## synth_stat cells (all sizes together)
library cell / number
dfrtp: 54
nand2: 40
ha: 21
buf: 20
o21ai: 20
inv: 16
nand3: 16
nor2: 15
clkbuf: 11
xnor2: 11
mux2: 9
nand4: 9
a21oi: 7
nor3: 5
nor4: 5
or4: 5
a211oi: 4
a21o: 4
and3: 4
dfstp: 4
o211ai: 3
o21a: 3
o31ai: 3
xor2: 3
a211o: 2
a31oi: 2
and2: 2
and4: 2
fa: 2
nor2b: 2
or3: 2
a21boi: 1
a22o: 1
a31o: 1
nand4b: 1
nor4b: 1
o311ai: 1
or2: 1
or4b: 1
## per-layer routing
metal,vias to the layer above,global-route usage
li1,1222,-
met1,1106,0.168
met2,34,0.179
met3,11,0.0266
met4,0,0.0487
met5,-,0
===== src/rtl/rem_seq_ctrl_if.sv =====
// Purpose : request/result bundle between a requester and the remainder sequencer.
// Signals : start, A, B      - requester -> sequencer (pulse + operands)
//           busy, done, err,
//           out, quo         - sequencer -> requester (status + last result)
// Modports: master (requester side), slave (sequencer side).
interface rem_seq_ctrl_if #(
    parameter int unsigned W = 3
);
    logic         start;
    logic [W-1:0] A;
    logic [W-1:0] B;
    logic         busy;
    logic         done;
    logic         err;
    logic [W:0]   out;
    logic [W-1:0] quo;

    modport master (
        output start, A, B,
        input  busy, done, err, out, quo
    );

    modport slave (
        input  start, A, B,
        output busy, done, err, out, quo
    );
endinterface


===== src/rtl/rem_seq_ctrl.sv =====
// Purpose : sequential unsigned divider by repeated subtraction; returns
//           remainder (out), quotient (quo) and a divide-by-zero flag (err).
// Ports   : clk  - rising-edge clock
//           rst  - asynchronous active-high reset
//           bus  - rem_seq_ctrl_if.slave (start/A/B in; busy/done/err/out/quo out)
module rem_seq_ctrl #(
    parameter int unsigned W = 3
) (
    input  logic           clk,
    input  logic           rst,
    rem_seq_ctrl_if.slave  bus
);

    typedef enum logic [1:0] {
        IDLE  = 2'd0,
        CHECK = 2'd1,
        SUB   = 2'd2,
        DONE  = 2'd3
    } state_t;

    state_t       r_state;
    logic [W-1:0] r_rem;
    logic [W-1:0] r_div;
    logic [W-1:0] r_quo;
    logic         r_busy;
    logic         r_done;
    logic         r_err;
    logic [W:0]   r_out;
    logic [W-1:0] r_quo_out;

    // Sequencer: all state and outputs registered. busy is set/cleared on the
    // same edges that enter/leave CHECK/SUB so it tracks the state exactly.
    // done is registered from DONE, so the strobe trails the DONE state by one
    // cycle; results are already loaded by then.
    always_ff @(posedge clk or posedge rst) begin
        if (rst) begin
            r_state   <= IDLE;
            r_rem     <= '0;
            r_div     <= '0;
            r_quo     <= '0;
            r_busy    <= 1'b0;
            r_done    <= 1'b0;
            r_err     <= 1'b0;
            r_out     <= '0;
            r_quo_out <= '0;
        end else begin
            r_done <= 1'b0;
            case (r_state)
                IDLE: begin
                    if (bus.start) begin
                        r_rem   <= bus.A;
                        r_div   <= bus.B;
                        r_quo   <= '0;
                        r_busy  <= 1'b1;
                        r_state <= CHECK;
                    end
                end
                CHECK: begin
                    if (r_div == '0) begin
                        r_err     <= 1'b1;
                        r_out     <= '0;
                        r_quo_out <= '0;
                        r_busy    <= 1'b0;
                        r_state   <= DONE;
                    end else begin
                        r_state <= SUB;
                    end
                end
                SUB: begin
                    if (r_rem >= r_div) begin
                        r_rem <= r_rem - r_div;
                        r_quo <= r_quo + W'(1);
                    end else begin
                        // Result, quotient and error flag publish together.
                        r_out     <= {1'b0, r_rem};
                        r_quo_out <= r_quo;
                        r_err     <= 1'b0;
                        r_busy    <= 1'b0;
                        r_state   <= DONE;
                    end
                end
                DONE: begin
                    r_done  <= 1'b1;
                    r_state <= IDLE;
                end
                default: r_state <= IDLE;
            endcase
        end
    end

    assign bus.busy = r_busy;
    assign bus.done = r_done;
    assign bus.err  = r_err;
    assign bus.out  = r_out;
    assign bus.quo  = r_quo_out;

endmodule
`config.mk`:
```
export PLATFORM = sky130hd
export DESIGN_NAME = mem_arbiter
export DESIGN_NICKNAME = d
export VERILOG_FILES = /design/src/rtl/npc_mem_pkg.sv /design/src/rtl/rr_arb2.sv /design/src/rtl/mem_arbiter.sv
export SDC_FILE = /design/constraint.sdc
export NUM_CORES = 1
export LEC_CHECK = 0
export BUFFER_PORTS_ARGS = -buffer_cell sky130_fd_sc_hd__buf_2
export CAP_MARGIN = 20
export CORE_AREA = 2 2 193 195
export CTS_BUF_LIST = sky130_fd_sc_hd__clkbuf_4 sky130_fd_sc_hd__clkbuf_8 sky130_fd_sc_hd__clkbuf_16
export DETAILED_ROUTE_END_ITERATION = 10
export DIE_AREA = 0 0 195 197
export PLACE_DENSITY = 0.52
export SLEW_MARGIN = 20
export SYNTH_ARGS = -nofsm -noshare
export SYNTH_HDL_FRONTEND = slang
export SYNTH_SLANG_ARGS = --single-unit
```
`constraint.sdc`:
```
create_clock -name clk -period 2.1 [get_ports clk]
set_input_delay 0.21 -clock clk [delete_from_list [all_inputs] [get_ports clk]]
set_output_delay 0.21 -clock clk [all_outputs]
set_load 0.03 [all_outputs]
```
`src/rtl/npc_mem_pkg.sv`:
```
// Shared types and constants for the fetch/load-store memory arbiter.
// States, owner encoding and store-length codes used by the arbiter and its bench.
package npc_mem_pkg;

    typedef enum logic [1:0] {
        ST_IDLE = 2'd0,
        ST_REQ  = 2'd1,
        ST_WAIT = 2'd2
    } state_t;

    typedef enum logic {
        OWN_IFU = 1'b0,
        OWN_LSU = 1'b1
    } owner_t;

    localparam logic [3:0] WLEN_B = 4'd1;
    localparam logic [3:0] WLEN_H = 4'd2;
    localparam logic [3:0] WLEN_W = 4'd4;
    localparam logic [3:0] WLEN_D = 4'd8;

endpackage

```
`src/rtl/rr_arb2.sv`:
```
// Two-requester round-robin pick: one-hot grant, favouring the requester
// that was not served last. Bit 0 is IFU, bit 1 is LSU.
module rr_arb2 (
    input  logic [1:0] i_req,
    input  logic       i_last,
    output logic [1:0] o_gnt
);

    // i_last = 1 means LSU was served last, so a tie goes to IFU
    always_comb begin
        o_gnt = 2'b00;
        case (i_req)
            2'b01:   o_gnt = 2'b01;
            2'b10:   o_gnt = 2'b10;
            2'b11:   o_gnt = i_last ? 2'b01 : 2'b10;
            default: o_gnt = 2'b00;
        endcase
    end

endmodule

```
`src/rtl/mem_arbiter.sv`:
```
// Shares one request/response memory port between instruction fetch and
// load/store, one outstanding transaction at a time, round-robin on ties.
module mem_arbiter
    import npc_mem_pkg::*;
#(
    parameter int DW = 64,
    parameter int AW = 64
) (
    input  logic          clk,
    input  logic          rst,
    input  logic          ifu_req_valid,
    output logic          ifu_req_ready,
    input  logic [AW-1:0] ifu_addr,
    output logic          ifu_rsp_valid,
    output logic [31:0]   ifu_rdata,
    input  logic          lsu_req_valid,
    output logic          lsu_req_ready,
    input  logic [AW-1:0] lsu_addr,
    input  logic          lsu_wen,
    input  logic [DW-1:0] lsu_wdata,
    input  logic [3:0]    lsu_wlen,
    output logic          lsu_rsp_valid,
    output logic [DW-1:0] lsu_rdata,
    output logic          mem_req_valid,
    input  logic          mem_req_ready,
    output logic [AW-1:0] mem_addr,
    output logic          mem_ren,
    output logic          mem_wen,
    output logic [DW-1:0] mem_wdata,
    output logic [3:0]    mem_wlen,
    input  logic          mem_rsp_valid,
    input  logic [DW-1:0] mem_rdata
);

    state_t        r_state;
    state_t        w_state_nxt;
    owner_t        r_owner;
    owner_t        r_last;
    logic [AW-1:0] r_addr;
    logic          r_ren;
    logic          r_wen;
    logic [DW-1:0] r_wdata;
    logic [3:0]    r_wlen;
    logic [1:0]    w_req;
    logic [1:0]    w_gnt;
    logic          w_last_lsu;
    logic          w_rsp;

    assign w_req      = {lsu_req_valid, ifu_req_valid};
    assign w_last_lsu = (r_last == OWN_LSU);

    rr_arb2 u_rr_arb2 (
        .i_req  (w_req),
        .i_last (w_last_lsu),
        .o_gnt  (w_gnt)
    );

    // Handshakes are masked during reset so nothing is accepted or answered and then lost
    always_comb begin
        w_state_nxt   = r_state;
        ifu_req_ready = 1'b0;
        lsu_req_ready = 1'b0;
        mem_req_valid = 1'b0;
        w_rsp         = 1'b0;
        case (r_state)
            ST_IDLE: begin
                ifu_req_ready = w_gnt[0] & ~rst;
                lsu_req_ready = w_gnt[1] & ~rst;
                if (|w_gnt) w_state_nxt = ST_REQ;
            end
            ST_REQ: begin
                mem_req_valid = 1'b1;
                if (mem_req_ready) w_state_nxt = ST_WAIT;
            end
            ST_WAIT: begin
                if (mem_rsp_valid) begin
                    w_rsp       = ~rst;
                    w_state_nxt = ST_IDLE;
                end
            end
            default: w_state_nxt = ST_IDLE;
        endcase
    end

    always_ff @(posedge clk) begin
        if (rst) begin
            r_state <= ST_IDLE;
            r_owner <= OWN_IFU;
            r_last  <= OWN_LSU;
        end else begin
            r_state <= w_state_nxt;
            if (ifu_req_ready | lsu_req_ready) begin
                r_owner <= lsu_req_ready ? OWN_LSU : OWN_IFU;
                r_last  <= lsu_req_ready ? OWN_LSU : OWN_IFU;
            end
        end
    end

    always_ff @(posedge clk) begin
        if (rst) begin
            r_addr  <= '0;
            r_ren   <= 1'b0;
            r_wen   <= 1'b0;
            r_wdata <= '0;
            r_wlen  <= '0;
        end else if (ifu_req_ready) begin
            r_addr  <= ifu_addr;
            r_ren   <= 1'b1;
            r_wen   <= 1'b0;
            r_wdata <= '0;
            r_wlen  <= '0;
        end else if (lsu_req_ready) begin
            r_addr  <= lsu_addr;
            r_ren   <= ~lsu_wen;
            r_wen   <= lsu_wen;
            r_wdata <= lsu_wdata;
            r_wlen  <= lsu_wlen;
        end
    end

    assign mem_addr  = r_addr;
    assign mem_wdata = r_wdata;
    assign mem_wlen  = r_wlen;
    assign mem_ren   = mem_req_valid & r_ren;
    assign mem_wen   = mem_req_valid & r_wen;

    assign ifu_rsp_valid = w_rsp & (r_owner == OWN_IFU);
    assign lsu_rsp_valid = w_rsp & (r_owner == OWN_LSU);

    // The fetch word is the half of the 64-bit beat selected by address bit 2
    assign ifu_rdata = ifu_rsp_valid ? (r_addr[2] ? mem_rdata[63:32] : mem_rdata[31:0]) : 32'd0;
    assign lsu_rdata = (lsu_rsp_valid & r_ren) ? mem_rdata : '0;

endmodule
```
==> results of run 1 <==
==> worst max-delay path by stage <==
stage / start / endpoint / depth (start not counted)
after CTS: r_state[0]$_SDFFE_PP0P_ / ifu_rdata[14] / 5
after global routing: r_state[0]$_SDFFE_PP0P_ / ifu_rdata[29] / 5
after global placement: rst / ifu_rdata[10] / 6
final: r_state[0]$_SDFFE_PP0P_ / ifu_rdata[18] / 5
after floorplan: r_state[0]$_SDFFE_PP0P_ / ifu_rdata[10] / 6
after detailed placement: rst / ifu_rdata[13] / 6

^^^^^^^^

▸ **Task statement**
Show the lines of the material that contain the word "round".

▸ **Exercise output**
// Two-requester round-robin pick: one-hot grant, favouring the requester
// load/store, one outstanding transaction at a time, round-robin on ties.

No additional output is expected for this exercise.